● **Action item**
Among the lines below, restate word for word only those from the line with "critical_path,CP Data Arrival Time,3.94,ns" through the line with "drt,wire per inst,15.52,um", with both end lines kept.

++++ Input data ++++

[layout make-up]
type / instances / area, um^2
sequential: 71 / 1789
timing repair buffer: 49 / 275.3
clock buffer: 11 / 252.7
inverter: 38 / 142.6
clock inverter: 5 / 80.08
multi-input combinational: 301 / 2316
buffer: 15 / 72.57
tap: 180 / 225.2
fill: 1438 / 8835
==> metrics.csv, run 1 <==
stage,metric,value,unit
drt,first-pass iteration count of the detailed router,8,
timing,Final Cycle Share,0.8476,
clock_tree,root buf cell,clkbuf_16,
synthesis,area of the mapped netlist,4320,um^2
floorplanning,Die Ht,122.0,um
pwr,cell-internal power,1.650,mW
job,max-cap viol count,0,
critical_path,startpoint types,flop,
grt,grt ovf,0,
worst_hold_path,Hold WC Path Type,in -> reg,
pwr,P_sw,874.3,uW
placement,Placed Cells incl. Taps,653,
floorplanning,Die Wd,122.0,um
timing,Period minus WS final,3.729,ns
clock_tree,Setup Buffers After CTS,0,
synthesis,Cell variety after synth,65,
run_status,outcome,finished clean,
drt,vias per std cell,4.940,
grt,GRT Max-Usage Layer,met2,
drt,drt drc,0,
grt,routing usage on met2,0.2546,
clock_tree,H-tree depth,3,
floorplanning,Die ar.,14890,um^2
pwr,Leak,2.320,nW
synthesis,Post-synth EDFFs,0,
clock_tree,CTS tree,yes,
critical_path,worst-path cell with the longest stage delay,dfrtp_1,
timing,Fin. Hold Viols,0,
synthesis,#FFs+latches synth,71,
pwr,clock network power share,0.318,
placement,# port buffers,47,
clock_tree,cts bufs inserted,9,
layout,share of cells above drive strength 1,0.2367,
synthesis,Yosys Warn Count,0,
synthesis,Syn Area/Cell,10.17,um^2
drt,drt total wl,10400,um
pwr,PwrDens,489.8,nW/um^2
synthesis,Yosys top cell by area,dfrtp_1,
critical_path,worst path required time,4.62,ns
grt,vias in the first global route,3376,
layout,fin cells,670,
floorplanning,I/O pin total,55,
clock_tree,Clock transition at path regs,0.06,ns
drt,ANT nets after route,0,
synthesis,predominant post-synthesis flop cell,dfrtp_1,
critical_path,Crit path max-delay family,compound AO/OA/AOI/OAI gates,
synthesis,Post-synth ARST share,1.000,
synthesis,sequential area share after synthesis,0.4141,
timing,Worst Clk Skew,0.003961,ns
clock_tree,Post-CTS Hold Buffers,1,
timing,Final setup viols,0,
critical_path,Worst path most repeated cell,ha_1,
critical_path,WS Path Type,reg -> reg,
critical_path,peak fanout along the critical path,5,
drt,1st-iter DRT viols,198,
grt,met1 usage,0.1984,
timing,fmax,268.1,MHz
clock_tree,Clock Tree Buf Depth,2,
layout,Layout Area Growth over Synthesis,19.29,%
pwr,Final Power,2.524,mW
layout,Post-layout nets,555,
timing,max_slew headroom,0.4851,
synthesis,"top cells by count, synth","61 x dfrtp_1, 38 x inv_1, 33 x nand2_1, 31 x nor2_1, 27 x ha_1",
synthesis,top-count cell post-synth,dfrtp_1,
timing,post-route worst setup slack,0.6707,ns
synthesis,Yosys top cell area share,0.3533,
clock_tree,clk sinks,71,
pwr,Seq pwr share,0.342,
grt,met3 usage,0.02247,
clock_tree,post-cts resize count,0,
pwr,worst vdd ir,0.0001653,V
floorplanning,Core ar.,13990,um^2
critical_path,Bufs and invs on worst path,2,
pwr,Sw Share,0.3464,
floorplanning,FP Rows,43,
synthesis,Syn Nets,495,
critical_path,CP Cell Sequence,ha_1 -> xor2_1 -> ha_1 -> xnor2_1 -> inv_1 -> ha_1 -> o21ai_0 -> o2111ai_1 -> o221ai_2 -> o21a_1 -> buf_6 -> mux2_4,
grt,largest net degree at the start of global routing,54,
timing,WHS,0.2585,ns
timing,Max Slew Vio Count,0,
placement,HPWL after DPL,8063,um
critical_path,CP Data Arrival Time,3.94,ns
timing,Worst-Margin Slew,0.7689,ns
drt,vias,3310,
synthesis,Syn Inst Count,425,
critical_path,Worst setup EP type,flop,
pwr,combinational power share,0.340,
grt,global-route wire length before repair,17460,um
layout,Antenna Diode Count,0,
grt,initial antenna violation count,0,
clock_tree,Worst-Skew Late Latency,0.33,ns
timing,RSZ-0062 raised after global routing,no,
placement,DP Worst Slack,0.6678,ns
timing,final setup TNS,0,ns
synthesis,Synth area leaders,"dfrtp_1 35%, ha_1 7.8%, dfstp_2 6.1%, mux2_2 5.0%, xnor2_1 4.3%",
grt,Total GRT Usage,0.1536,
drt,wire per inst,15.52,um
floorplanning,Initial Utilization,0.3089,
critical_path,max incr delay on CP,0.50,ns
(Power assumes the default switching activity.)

++++

● **Task response**
critical_path,CP Data Arrival Time,3.94,ns
timing,Worst-Margin Slew,0.7689,ns
drt,vias,3310,
synthesis,Syn Inst Count,425,
critical_path,Worst setup EP type,flop,
pwr,combinational power share,0.340,
grt,global-route wire length before repair,17460,um
layout,Antenna Diode Count,0,
grt,initial antenna violation count,0,
clock_tree,Worst-Skew Late Latency,0.33,ns
timing,RSZ-0062 raised after global routing,no,
placement,DP Worst Slack,0.6678,ns
timing,final setup TNS,0,ns
synthesis,Synth area leaders,"dfrtp_1 35%, ha_1 7.8%, dfstp_2 6.1%, mux2_2 5.0%, xnor2_1 4.3%",
grt,Total GRT Usage,0.1536,
drt,wire per inst,15.52,um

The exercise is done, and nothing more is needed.